Asius's Mission: Making the Quiet Audible: Startup's Devices Help the Hearing-Impaired, Others Listen to Low-Volume Sounds
Date: Oct 17, 2013
Author: Juhi Desai
Source: Wall Street Journal ( click here to go to the source)

Featured firm in this article: Asius Technologies LLC of Longmont, CO



By Juhi Desai

Millions of Americans have difficulty hearing. But Asius Technologies LLC, a Boulder, Colo., startup, says the solution is loud and clear.

Asius has developed two types of earpieces to help people safely and effectively listen to sounds at low volumes. The first, which is designed for the hearing-impaired, gradually expands in the ear to conform to its shape. The second, meant for anyone who wants to listen to music or speech without cranking up the volume to potentially unsafe levels, is placed inside ear buds, and acts as a second eardrum.

The company was one of five finalists for "WSJ Startup of the Year," an online documentary from The Wall Street Journal.
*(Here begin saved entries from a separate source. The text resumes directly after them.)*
### src/hw/rtl/top_k_selector_with_attributes_core_macros.svh
// Assertion macros for the top-k selector core.
`ifndef TOP_K_SELECTOR_WITH_ATTRIBUTES_CORE_MACROS_SVH
`define TOP_K_SELECTOR_WITH_ATTRIBUTES_CORE_MACROS_SVH

// Same-cycle implication, disabled in reset.
`define TKS_ASSERT_NOW(label, clk, rst_n, ante, cons, msg) \
  label: assert property (@(posedge clk) disable iff (!rst_n) (ante) |-> (cons)) \
    else $error(msg);

// Next-cycle implication, disabled in reset.
`define TKS_ASSERT_NEXT(label, clk, rst_n, ante, cons, msg) \
  label: assert property (@(posedge clk) disable iff (!rst_n) (ante) |=> (cons)) \
    else $error(msg);

`endif

### src/hw/rtl/tks_pkg.sv
// Shared types, constants and compare functions of the top-k selector.
`default_nettype none
package tks_pkg;

  localparam int VAL_W      = 32;
  localparam int ID_W       = 64;
  localparam int ATTR_W     = 32;
  localparam int CFG_IDX_W  = 4;
  localparam int CFG_DATA_W = 8;
  localparam int K_W        = 5;

  localparam logic [CFG_IDX_W-1:0] CFG_KEEP_LARGEST = 4'd0;
  localparam logic [CFG_IDX_W-1:0] CFG_K_IN_USE     = 4'd1;

  localparam logic [K_W-1:0] K_IN_USE_RESET = 5'd16;

  localparam logic signed [VAL_W-1:0] VAL_MAX = 32'sh7FFF_FFFF;
  localparam logic signed [VAL_W-1:0] VAL_MIN = 32'sh8000_0000;
  localparam logic signed [ID_W-1:0]  ID_NONE = -64'sd1;

  typedef struct packed {
    logic signed [VAL_W-1:0]  value;
    logic signed [ID_W-1:0]   id;
    logic signed [ATTR_W-1:0] attr_a;
    logic signed [ATTR_W-1:0] attr_b;
  } entry_t;

  // Per-cycle commands broadcast along the cell row.
  typedef struct packed {
    logic insert;      // accepted candidate that passes the tail test
    logic shift;       // emit beat taken, move toward cell 0
    logic clear;       // refill with empty entries
    logic mode;        // current keep_largest
    logic clear_mode;  // mode whose neutral value the clear uses
  } cell_ctl_t;

  function automatic logic value_better(input logic mode,
                                        input logic signed [VAL_W-1:0] a,
                                        input logic signed [VAL_W-1:0] b);
    return mode ? (a > b) : (a < b);
  endfunction

  // Strict rank order: better value first, then smaller signed id.
  function automatic logic entry_better(input logic mode, input entry_t a, input entry_t b);
    if (a.value != b.value) begin
      return value_better(mode, a.value, b.value);
    end
    return a.id < b.id;
  endfunction

  function automatic entry_t neutral_entry(input logic mode);
    entry_t e;
    e.value  = mode ? VAL_MIN : VAL_MAX;
    e.id     = ID_NONE;
    e.attr_a = mode ? VAL_MIN : VAL_MAX;
    e.attr_b = mode ? VAL_MIN : VAL_MAX;
    return e;
  endfunction

endpackage
`default_nettype wire

### src/hw/rtl/tks_ctrl.sv
// Config registers, emit sequencer and chain command decode.
`default_nettype none
module tks_ctrl #(
  parameter int MAX_K = 16
) (
  input  wire logic                             clk,
  input  wire logic                             rst_n,
  input  wire logic                             in_valid,
  output logic                                  in_ready,
  input  wire logic                             in_query_end,
  input  wire logic                             enter,
  output logic                                  out_valid,
  input  wire logic                             out_ready,
  output logic                                  rank_last,
  input  wire logic                             cfg_valid,
  output logic                                  cfg_ready,
  input  wire logic [tks_pkg::CFG_IDX_W-1:0]    cfg_index,
  input  wire logic [tks_pkg::CFG_DATA_W-1:0]   cfg_wdata,
  output logic [((MAX_K > 1) ? $clog2(MAX_K) : 1)-1:0] klast,
  output tks_pkg::cell_ctl_t                    ctl
);

  localparam int IW = (MAX_K > 1) ? $clog2(MAX_K) : 1;

  typedef enum logic {
    ST_IDLE,
    ST_EMIT
  } state_t;

  state_t                    state_r, state_nxt;
  logic [IW-1:0]             cnt_r, cnt_nxt;
  logic                      keep_largest_r, keep_largest_nxt;
  logic [tks_pkg::K_W-1:0]   k_in_use_r, k_in_use_nxt;
  logic                      in_fire, out_fire, cfg_fire, cfg_hit;

  assign in_ready  = (state_r == ST_IDLE);
  assign out_valid = (state_r == ST_EMIT);
  assign cfg_ready = (state_r == ST_IDLE);

  assign in_fire  = in_valid && in_ready;
  assign out_fire = out_valid && out_ready;
  assign cfg_fire = cfg_valid && cfg_ready;
  assign cfg_hit  = cfg_fire && ((cfg_index == tks_pkg::CFG_KEEP_LARGEST) ||
                                 (cfg_index == tks_pkg::CFG_K_IN_USE));

  // k clamped to 1..MAX_K, kept as last slot index
  always_comb begin
    if (k_in_use_r == '0) begin
      klast = '0;
    end else if (32'(k_in_use_r) > 32'(MAX_K)) begin
      klast = IW'(MAX_K - 1);
    end else begin
      klast = IW'(k_in_use_r - 5'd1);
    end
  end

  assign rank_last = (cnt_r == klast);

  always_comb begin
    keep_largest_nxt = keep_largest_r;
    k_in_use_nxt     = k_in_use_r;
    if (cfg_fire) begin
      unique case (cfg_index)
        tks_pkg::CFG_KEEP_LARGEST: keep_largest_nxt = cfg_wdata[0];
        tks_pkg::CFG_K_IN_USE:     k_in_use_nxt     = cfg_wdata[tks_pkg::K_W-1:0];
        default: ;
      endcase
    end
  end

  always_comb begin
    ctl.mode       = keep_largest_r;
    ctl.clear_mode = keep_largest_nxt;
    ctl.clear      = cfg_hit || (out_fire && rank_last);
    ctl.shift      = out_fire && !rank_last;
    ctl.insert     = in_fire && enter;
  end

  always_comb begin
    state_nxt = state_r;
    cnt_nxt   = cnt_r;
    unique case (state_r)
      ST_IDLE: begin
        if (in_fire && in_query_end) begin
          state_nxt = ST_EMIT;
          cnt_nxt   = '0;
        end
      end
      ST_EMIT: begin
        if (out_fire) begin
          if (rank_last) begin
            state_nxt = ST_IDLE;
          end else begin
            cnt_nxt = cnt_r + 1'b1;
          end
        end
      end
      default: state_nxt = ST_IDLE;
    endcase
  end

  always_ff @(posedge clk) begin
    if (!rst_n) begin
      state_r        <= ST_IDLE;
      cnt_r          <= '0;
      keep_largest_r <= 1'b0;
      k_in_use_r     <= tks_pkg::K_IN_USE_RESET;
    end else begin
      state_r        <= state_nxt;
      cnt_r          <= cnt_nxt;
      keep_largest_r <= keep_largest_nxt;
      k_in_use_r     <= k_in_use_nxt;
    end
  end

endmodule
`default_nettype wire

### config.mk
export PLATFORM = sky130hd
export DESIGN_NAME = tks_ctrl
export DESIGN_NICKNAME = d
export VERILOG_FILES = /design/src/hw/rtl/top_k_selector_with_attributes_core_macros.svh /design/src/hw/rtl/tks_pkg.sv /design/src/hw/rtl/tks_ctrl.sv
export SDC_FILE = /design/constraint.sdc
export NUM_CORES = 1
export LEC_CHECK = 0
export BUFFER_PORTS_ARGS = -buffer_cell sky130_fd_sc_hd__buf_2
export CAP_MARGIN = 20
export CORE_UTILIZATION = 52
export CTS_BUF_LIST = sky130_fd_sc_hd__clkbuf_4
export CTS_CLUSTER_SIZE = 8
export DETAILED_ROUTE_END_ITERATION = 8
export GPL_TIMING_DRIVEN = 0
export HOLD_SLACK_MARGIN = 0.12
export PLACE_DENSITY = 0.91
export SETUP_SLACK_MARGIN = 0.5
export SYNTH_ARGS = -nofsm -noshare
export SYNTH_HDL_FRONTEND = slang
export SYNTH_SLANG_ARGS = --single-unit
### constraint.sdc
create_clock -name clk -period 5.1 [get_ports clk]
set_clock_uncertainty 0.15 [all_clocks]
set_input_delay 0.51 -clock clk [delete_from_list [all_inputs] [get_ports clk]]
set_output_delay 0.51 -clock clk [all_outputs]
set_load 0.005 [all_outputs]
==> results.md, run 1 <==
- CP Class: flip-flop to primary output
- Most common cell in the netlist: nand2_1
- Crit end category: primary output
- Synth Area in Adders: 3.221%
- Synth area leaders: dfxtp_1 28%, nand2_1 6.3%, nand3_1 5.2%
- GR Layer Usage met2: 45.63%
- Yosys cell types: 37
- Inserted Clock Buffers: 3
- Hold endpoint: k_in_use_r[4]
- Ys Warns: 0
- Xor/xnor cell area share of the yosys netlist: 6.602%
- Syn Nets: 118
- Min cycle time layout: 3254 ps
- Largest stage delay, worst path: 420 ps
- Drt first pass iters: 4
- Sw frac: 28.17%
- Total Routed Length: 1.865 mm
- Largest net degree at the start of global routing: 10
- Core area: 1350 um^2
- Post-synthesis register bit count: 11
- DRC Markers: 0
- Vias in the first global route: 695
- Crit path max fanout: 6
- Longest Clk Path Bufs: 2
- Worst reg2reg path endpoint: out_valid
- Max Fclk: 307.3 MHz
- WP data required: 4440 ps
- Seq/Total Area, Yosys: 28.34%
- DRT iter0 DRCs: 26
- Post-DP Area: 935.9 um^2
- Syn avg cell area: 8.010 um^2
- Number of I/O pins: 32
- CTS clk-pin slew, worst paths: 70 ps
- DR WL/cell: 12.95 um
- DIE AREA: 1653 um^2
- Pins Over Slew Limit: 0
- Antenna violations before repair: 0
- Status: completed
- Fin area: 965.9 um^2
- RD Place Congestion: 0.8260
- H-Tree Depth: 1
- Final hold vios: 0
- All-Layer GR Usage: 25.94%
- Final layout net count: 151
- Maxcap violations: 0
- VDD IR-drop max: 0.1235 mV
- Area grow syn2layout: 24.32%
- Slew headroom: 54.00%
- CTS tree: built
- Filler Cell Count: 107
- Worst setup SP type: flip-flop
- R2R depth: 8
- Seq pwr share: 47.8%
- Antenna fix cells: 0
- # rows: 13
- Compound-gate portion of the synthesized area: 19.16%
- Min-Delay Path Depth: 3
- Power Dens Cells: 197.5 nW/um^2
- Largest family of logic cells by synthesized area: simple AND/OR/NAND/NOR gates
- Hpwl dp: 1.484 mm
- Footprint of the multi-input gates: 508.0 um^2
- Mux cell area share after synthesis: 2.899%
- Largest area contributor in the netlist: dfxtp_1
- Clock share of power: 36.9%
- Worst r2r src: k_in_use_r[0]
- Ys flop type: dfxtp_1
- WP data arrival: 2590 ps
- Post-CTS setup buffers: 0
- Grt total ovfl: 0
- RSZ-0062 raised after global routing: no
- Register Area: 220.2 um^2
- FF-to-FF setup slack: 2670 ps
- Clock sinks: 11
- Lkg Pwr: 0.0004421 uW
- Initial Util: 57.55%
- Slowest-stage cell, CP: or3_4
- Period utilisation layout: 63.80%
- Simple-Gate Fraction of Synth Area: 33.49%
- Slew @ Worst Pin: 687.9 ps
- Gate power share: 15.4%
- DR vias: 828
- HP Class: input pin to flip-flop
- Yosys top cell area share: 28.34%
- Hold_sp: cfg_wdata[4]
- Final setup fails: 0
- Port Buf Inserts: 28
- Die height: 40.66 um
- Synth Cell Area: 777.0 um^2
- Post-CTS Hold Fix Bufs: 0
- Root Buffer: clkbuf_4
- Commonest cells post-synth: 13 x nand2_1, 11 x dfxtp_1, 8 x nand3_1, 7 x inv_1, 6 x a21oi_1
- CTS resizes: 0
- Switch Pwr: 53.73 uW
- Vias per inst: 5.750
- P_int: 137.0 uW
- Setup TNS: 0 ps
- CP cell instances: inv_1, ha_1, and3b_1, a211o_2, xor2_1, or3_4, nor3_2, or2_1, buf_2
- Post-synth EDFFs: 0
- Clock latency on the worst-skew pair: 280 ps
- Global-route wire length before repair: 2.704 mm
- Antenna-violating nets left: 0
- GR Util met1: 26.42%
- Most Crowded Layer GR: met2
- Share of post-route cells with drive strength above 1: 33.33%
- Met3 usage: 7.609%
- Chip width: 40.66 um
- Async SR Flop Fraction: 0%
- Gate Count Post-Synth: 97
## worst max-delay path, delay by kind of cell (launching register included)
kind	cells	cell delay, ps
compound gates	1	320
xor+xnor	1	180
fa+ha+maj	1	240
buf+inv	2	170
flops	1	410
simple gates	4	990
## sequential cells by signal, indices dropped and copies added, names as in the netlist
name	count
out_valid	1
keep_largest_r	1
cnt_r	4
k_in_use_r	5
## power by group through the flow
stage / Clock [uW] / Combinational (uW) / Sequential (uW)
global route: 73.6 / 32.6 / 91.3
finish: 70.3 / 29.3 / 91.1
floorplan: 0 / 15.8 / 92.2
global placement: 0 / 27.7 / 92.8
CTS: 69.6 / 29.5 / 91.0
detailed placement: 0 / 29.3 / 93.0
## cells in the final DEF (no fill, tap or decap), types with 2 or more instances in the layout
cell type  instances
buf_2             28
nand2_1           13
dfxtp_1           11
nand3_1            8
inv_1              7
a21oi_1            6
nor2_1             4
clkbuf_4           4
nor2b_1            3
o21ai_0            3
xor2_1             3
a31oi_1            3
buf_4              3
nand2b_1           2
o32ai_1            2
nor4b_1            2
and3_1             2
nand4_1            2
a211oi_1           2
ha_1               2
## routing by layer
layer  part of all wire (%)  vias up
li1                       -      410
met1                     41      370
met2                     50       43
met5                      0        -
met4                    1.8        0
met3                    6.8        5
## area by class of cell
| cell class | instances | share of cell area [%] |
|---|---|---|
| sequential | 11 | 22.80 |
| buffer | 3 | 2.332 |
| inverter | 7 | 2.720 |
| multi-input combinational | 76 | 52.59 |
| clock buffer | 4 | 3.109 |
| tap | 15 | 1.943 |
| timing repair buffer | 28 | 14.51 |
## stage by stage
step	std cells	hold slack [ps]	setup WS (ps)	utilization (%)	total power, uW
6_report	144	318.4	1846	71.55	190.8
5_1_grt	144	325.8	1717	71.55	197.5
4_1_cts	144	318.5	1843	71.55	190.1
3_5_place_dp	140	330.8	2150	69.32	122.4
3_3_place_gp	140	325.2	2201	69.32	120.5
2_1_floorplan	97	308.4	2412	-	108.0
## worst max-delay path by stage
stage          cells after the start           from     end  slack [ps]
6_report                           9  k_in_use_r[0]  ctl[2]        1850
3_5_place_dp                       9  k_in_use_r[0]  ctl[2]        2150
2_1_floorplan                      8  k_in_use_r[0]  ctl[2]        2410
4_1_cts                            9  k_in_use_r[0]  ctl[2]        1840
5_1_grt                            9  k_in_use_r[0]  ctl[2]        1720
3_3_place_gp                       9  k_in_use_r[0]  ctl[2]        2200
## cells by family (layout without fill, tap and decap cells)
logic type,after synthesis,count (layout)
and+or+nand+nor,45,45
AOI/OAI and AO/OA,22,22
DFF,11,11
buffers and inverters,10,42
xor gates and xnor gates,5,5
adders and majority gates,2,2
muxes,2,2
Power figures use the tool's default switching activity.
==> run 2, diff against run 1 <==
ABC_AREA = 1   (was default)
CORE_UTILIZATION = 44   (was 52)
PLACE_DENSITY = 0.83   (was 0.91)
clock period = 2.84 ns   (was 5.1 ns; I/O delays follow)
==> run 2 against run 1 <==
The flow now finishes with violations (design-rule violations). Clock power grew 68%. Critical path depth increased by 3. Utilization is 9.7 points lower. Total power up 96%. Die area increased by 14%. Critical endpoint is now ctl[3].
==> results.md, run 2 <==
- Global-route wire length before repair: 3.029 mm
- CTS clk-pin slew, worst paths: 70 ps
- Xor/xnor cell area share of the yosys netlist: 0%
- Post-synth EDFFs: 0
- Gate power share: 22.3%
- Min-Delay Path Depth: 3
- Antenna fix cells: 0
- Vias in the first global route: 779
- H-Tree Depth: 1
- Number of I/O pins: 32
- Seq/Total Area, Yosys: 29.14%
- Total Routed Length: 1.750 mm
- HP Class: input pin to flip-flop
- Lkg Pwr: 0.0005015 uW
- Root Buffer: clkbuf_4
- Failing checks: design-rule violations
- Maxcap violations: 0
- Final setup fails: 0
- CTS tree: built
- DR WL/cell: 10.48 um
- Gate Count Post-Synth: 119
- Min cycle time layout: 2181 ps
- Largest family of logic cells by synthesized area: simple AND/OR/NAND/NOR gates
- Critical Path Source: k_in_use_r[0]
- DR vias: 892
- Async SR Flop Fraction: 0%
- Post-synthesis register bit count: 11
- DRT iter0 DRCs: 19
- Switch Pwr: 111.0 uW
- Yosys cell types: 23
- Crit end category: primary output
- Hold_sp: cfg_wdata[1]
- Area grow syn2layout: 27.48%
- CP Class: flip-flop to primary output
- Crit path max fanout: 5
- WP data arrival: 1750 ps
- Max reg flops: 5
- Seq pwr share: 46.1%
- Status: finished with violations
- Hpwl dp: 1.350 mm
- Footprint of the multi-input gates: 441.7 um^2
- All-Layer GR Usage: 20.95%
- Inserted Clock Buffers: 3
- DIE AREA: 1887 um^2
- Syn avg cell area: 6.351 um^2
- Period utilisation layout: 76.80%
- Synth Area in Adders: 3.311%
- Die height: 43.45 um
- Worst setup SP type: flip-flop
- Final layout net count: 173
- Clock latency on the worst-skew pair: 270 ps
- Drt first pass iters: 6
- Post-CTS setup buffers: 0
- DRC Markers: 2
- Simple-Gate Fraction of Synth Area: 40.23%
- Final hold vios: 0
- Core area: 1559 um^2
- Vias per inst: 5.341
- Commonest cells after routing, fill and taps aside: 28 x nand2_1, 28 x buf_2, 15 x inv_1, 13 x nand3_1
- Initial Util: 48.48%
- RSZ-0062 raised after global routing: no
- P_int: 263.1 uW
- Clock share of power: 31.6%
- Filler Cell Count: 150
- Ys Warns: 0
- Chip width: 43.45 um
- Largest area contributor in the netlist: dfxtp_1
- Share of post-route cells with drive strength above 1: 31.79%
- Worst r2r src: k_in_use_r[0]
- Most common cell in the netlist: nand2_1
- RD Place Congestion: 0.8796
- Commonest cells post-synth: 28 x nand2_1, 17 x inv_1, 13 x nand3_1, 11 x a21oi_1, 11 x dfxtp_1
- Sw frac: 29.68%
- VDD IR-drop max: 0.2501 mV
- Setup TNS: 0 ps
- Mux cell area share after synthesis: 0%
- Pins Over Slew Limit: 0
- Longest Clk Path Bufs: 2
- Synth area leaders: dfxtp_1 29%, nand2_1 14%, nand3_1 8.6%
- Register Area: 220.2 um^2
- # rows: 14
- Hold Slack: 142.7 ps
- Slew headroom: 77.95%
- Yosys top cell area share: 29.14%
- Power Dens Cells: 388.3 nW/um^2
- Largest net degree at the start of global routing: 10
- Synth Cell Area: 755.7 um^2
- Grt total ovfl: 0
- Antenna-violating nets left: 0
- Final core occ: 61.80%
- R2R depth: 12
- Port Buf Inserts: 27
- WP data required: 2410 ps
- Antenna violations before repair: 0
- Top flop regs: k_in_use_r x5, cnt_r x4
- Compound-gate portion of the synthesized area: 13.25%
- Largest register by flop count: k_in_use_r
- Ys flop type: dfxtp_1
- Slew @ Worst Pin: 330.3 ps
- Max Fclk: 458.5 MHz
- Clock sinks: 11
- Syn Nets: 140
==> run 2: changes by cell type after synthesis, moves of 3 or more <==
cell     previous run  this run
nand2_1            13        28
inv_1               7        17
a21oi_1             6        11
nand3_1             8        13
inv_2               0         4
a31oi_1             3         0
nor2_1              4         7
nor2b_1             3         0
o21ai_0             3         6
xor2_1              3         0
==> run 2: timing repair <==
action | in CTS | in global routing
endpoints found under the setup margin | 0 | 3
gates resized for setup | 0 | 4
hold buffers | 1 | 0
hold endpoints to repair | 1 | 0
==> run 2: cells by family after synthesis <==
| family | after synthesis |
|---|---|
| and+or+nand+nor | 62 |
| buffers and inverters | 25 |
| AOI/OAI and AO/OA | 19 |
| DFF | 11 |
| adders and majority gates | 2 |
==> run 2: worst max-delay path, stage by stage, from the launching register on <==
cell and delay [ps]:
dfxtp_1 320, inv_2 70, ha_4 170, nand3_2 100
nand2_1 80, nand2_1 80, nand2_1 50, nand2_1 60
nand2_1 70, nor2_4 140, and2_1 170, nor2_1 40
buf_2 120
==> run 2: power by group through the flow <==
| stage | combinational (uW) | sequential (uW) | clock (uW) |
|---|---|---|---|
| final | 83.4 | 173 | 118 |
| after global routing | 95.2 | 174 | 129 |
| after CTS | 81.9 | 172 | 118 |
| after detailed placement | 80.4 | 176 | 0 |
| after global placement | 77.6 | 175 | 0 |
| after floorplan | 54.9 | 173 | 0 |
==> run 2: per-layer routing <==
layer | share of wire [%] | GRT usage, %
met5 | 0 | 0
met2 | 47 | 36.97
met4 | 1.5 | 5.625
met3 | 8.3 | 3.750
met1 | 43 | 26.15
==> run 2: final timing paths <==
check / endpoint / slack, ps
worst max-delay path: ctl[3] / 660
worst min-delay path: k_in_use_r[1] / 140
worst max register to register: cnt_r[3] / 1080
worst min register to register: k_in_use_r[1] / 350
==> run 2: metrics by stage <==
| stage | instances | setup WS, ps | cell area (um^2) | power, uW |
|---|---|---|---|---|
| global route | 167 | 515.1 | 963.4 | 397.9 |
| CTS | 167 | 554.7 | 950.9 | 372.5 |
| global placement | 162 | 880.6 | 910.9 | 252.9 |
| finish | 167 | 658.8 | 963.4 | 374.1 |
| detailed placement | 162 | 848.3 | 910.9 | 256.4 |
| floorplan | 119 | 1033 | 755.7 | 227.9 |
==> run 2: final cells by class <==
type	count	share of cell area (%)
plain buffers	4	2.857
clock buffers	4	3.117
inverters	21	8.182
multi-input cells	83	45.84
flip-flops and latches	11	22.86
well taps	16	2.078
repair buffers	28	15.06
Asius's founder and chief executive, Stephen Ambrose, began dabbling in audio technology as a teenager in the 1960s. A vocalist and guitarist, he invented tiny listening devices, similar to modern ear buds, using transistor-radio earpieces and swimmer's earplugs so he could hear his own voice while performing. Though he went on to a career in music, Mr. Ambrose continued to develop audio devices, eventually forming Asius.
Three Startups to Watch

With the online documentary "WSJ Startup of the Year" in its final weeks, the focus is on three finalists:

Rebellion Photonics, Houston; Founders: Allison Sawyer and Robert Kester; Seeks to make oil rigs and refineries safer with special chemical-imaging cameras that can spot explosive gas leaks.
SwipeSense, Evanston, Il; Founders: Mert Iseri and Yuri Malina; Hopes to save the 100,000 lives lost each year to hospital-acquired infections by providing hospital staff with portable, trackable hand-sanitation devices.
The Muse, New York; Founders: Kathryn Minshew, Alexandra Cavoulacos and Melissa McCreery; Aims to offer a better job-search experience by retrieving job listings, career content and rich-media profiles from a range of retail, tech and media companies.
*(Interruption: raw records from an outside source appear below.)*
$ cat src/hw/rtl/top_k_selector_with_attributes_core_macros.svh
// Assertion macros for the top-k selector core.
`ifndef TOP_K_SELECTOR_WITH_ATTRIBUTES_CORE_MACROS_SVH
`define TOP_K_SELECTOR_WITH_ATTRIBUTES_CORE_MACROS_SVH

// Same-cycle implication, disabled in reset.
`define TKS_ASSERT_NOW(label, clk, rst_n, ante, cons, msg) \
  label: assert property (@(posedge clk) disable iff (!rst_n) (ante) |-> (cons)) \
    else $error(msg);

// Next-cycle implication, disabled in reset.
`define TKS_ASSERT_NEXT(label, clk, rst_n, ante, cons, msg) \
  label: assert property (@(posedge clk) disable iff (!rst_n) (ante) |=> (cons)) \
    else $error(msg);

`endif

$ cat src/hw/rtl/tks_pkg.sv
// Shared types, constants and compare functions of the top-k selector.
`default_nettype none
package tks_pkg;

  localparam int VAL_W      = 32;
  localparam int ID_W       = 64;
  localparam int ATTR_W     = 32;
  localparam int CFG_IDX_W  = 4;
  localparam int CFG_DATA_W = 8;
  localparam int K_W        = 5;

  localparam logic [CFG_IDX_W-1:0] CFG_KEEP_LARGEST = 4'd0;
  localparam logic [CFG_IDX_W-1:0] CFG_K_IN_USE     = 4'd1;

  localparam logic [K_W-1:0] K_IN_USE_RESET = 5'd16;

  localparam logic signed [VAL_W-1:0] VAL_MAX = 32'sh7FFF_FFFF;
  localparam logic signed [VAL_W-1:0] VAL_MIN = 32'sh8000_0000;
  localparam logic signed [ID_W-1:0]  ID_NONE = -64'sd1;

  typedef struct packed {
    logic signed [VAL_W-1:0]  value;
    logic signed [ID_W-1:0]   id;
    logic signed [ATTR_W-1:0] attr_a;
    logic signed [ATTR_W-1:0] attr_b;
  } entry_t;

  // Per-cycle commands broadcast along the cell row.
  typedef struct packed {
    logic insert;      // accepted candidate that passes the tail test
    logic shift;       // emit beat taken, move toward cell 0
    logic clear;       // refill with empty entries
    logic mode;        // current keep_largest
    logic clear_mode;  // mode whose neutral value the clear uses
  } cell_ctl_t;

  function automatic logic value_better(input logic mode,
                                        input logic signed [VAL_W-1:0] a,
                                        input logic signed [VAL_W-1:0] b);
    return mode ? (a > b) : (a < b);
  endfunction

  // Strict rank order: better value first, then smaller signed id.
  function automatic logic entry_better(input logic mode, input entry_t a, input entry_t b);
    if (a.value != b.value) begin
      return value_better(mode, a.value, b.value);
    end
    return a.id < b.id;
  endfunction

  function automatic entry_t neutral_entry(input logic mode);
    entry_t e;
    e.value  = mode ? VAL_MIN : VAL_MAX;
    e.id     = ID_NONE;
    e.attr_a = mode ? VAL_MIN : VAL_MAX;
    e.attr_b = mode ? VAL_MIN : VAL_MAX;
    return e;
  endfunction

endpackage
`default_nettype wire

$ cat src/hw/rtl/tks_cell.sv
// One slot of the sorted insertion chain.
`default_nettype none
module tks_cell (
  input  wire logic               clk,
  input  wire logic               rst_n,
  input  wire tks_pkg::cell_ctl_t ctl,
  input  wire tks_pkg::entry_t    cand_i,
  input  wire tks_pkg::entry_t    left_i,
  input  wire logic               left_better_i,
  input  wire tks_pkg::entry_t    right_i,
  output tks_pkg::entry_t         entry_o,
  output logic                    better_o
);

  tks_pkg::entry_t entry_r;
  tks_pkg::entry_t entry_nxt;

  assign better_o = tks_pkg::entry_better(ctl.mode, cand_i, entry_r);
  assign entry_o  = entry_r;

  // Candidate lands in the first better slot; slots behind it take the left neighbor.
  always_comb begin
    entry_nxt = entry_r;
    if (ctl.clear) begin
      entry_nxt = tks_pkg::neutral_entry(ctl.clear_mode);
    end else if (ctl.shift) begin
      entry_nxt = right_i;
    end else if (ctl.insert && better_o) begin
      entry_nxt = left_better_i ? left_i : cand_i;
    end
  end

  always_ff @(posedge clk) begin
    if (!rst_n) begin
      entry_r <= tks_pkg::neutral_entry(1'b0);
    end else begin
      entry_r <= entry_nxt;
    end
  end

endmodule
`default_nettype wire

$ cat config.mk
export PLATFORM = sky130hd
export DESIGN_NAME = tks_cell
export DESIGN_NICKNAME = d
export VERILOG_FILES = /design/src/hw/rtl/top_k_selector_with_attributes_core_macros.svh /design/src/hw/rtl/tks_pkg.sv /design/src/hw/rtl/tks_cell.sv
export SDC_FILE = /design/constraint.sdc
export NUM_CORES = 1
export LEC_CHECK = 0
export BUFFER_PORTS_ARGS = -buffer_cell sky130_fd_sc_hd__buf_2
export CORE_AREA = 2 2 250 252
export DETAILED_ROUTE_END_ITERATION = 6
export DIE_AREA = 0 0 252 254
export GPL_TIMING_DRIVEN = 0
export PLACE_DENSITY = 0.41
export SYNTH_ARGS = -nofsm -noshare
export SYNTH_HDL_FRONTEND = slang
export SYNTH_SLANG_ARGS = --single-unit
$ cat constraint.sdc
create_clock -name clk -period 3.1 [get_ports clk]
set_input_delay 0.465 -clock clk [delete_from_list [all_inputs] [get_ports clk]]
set_output_delay 0.465 -clock clk [all_outputs]
set_load 0.03 [all_outputs]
The 61-year-old Mr. Ambrose funded the company for the first 10 years with $500,000 of his own, and last year put in another $100,000. Between 2010 and 2012, Asius won three small-business-innovation-research grants, totaling $1.1 million, from the National Institutes of Health and the National Science Foundation. The company also has raised $700,000 in seed funding from an angel investor.

Now, Mr. Ambrose hopes to sell his company's products to people who have difficulty hearing, as well as consumers seeking a safer listening experience and higher fidelity. About 17% of U.S. adults—or some 36 million Americans—have reported hearing loss, according to the National Institute on Deafness and Other Communication Disorders in Bethesda, Md.

Asius is getting ready to go to market. It has purchased generic ear buds from an overseas manufacturer and embedded its technology in them. The next step is to get its finished products on retail store shelves.

Mr. Ambrose counts Apple Inc., Beats Electronics, Skullcandy and other major ear-bud brands as its top competitors. The startup is planning to launch a campaign on the crowdfunding site Kickstarter.com to raise growth capital. Backers who contribute a to-be-determined sum will get the current versions of Asius's audio products.

The 11-employee startup is also looking to team up with a celebrity to promote its products and said it has been in talks with a well-known musician.

In building Asius, Mr. Ambrose has faced several hurdles. For instance, it sued a hearing-aid maker in 2011 for allegedly interfering with its efforts to strike licensing deals with audio-product manufacturers. The case resulted in Asius entering into a nonexclusive licensing agreement with the defendant.

"It's a compliment to me and a testament to my technology's value when there are people who don't want to see it succeed," says Mr. Ambrose.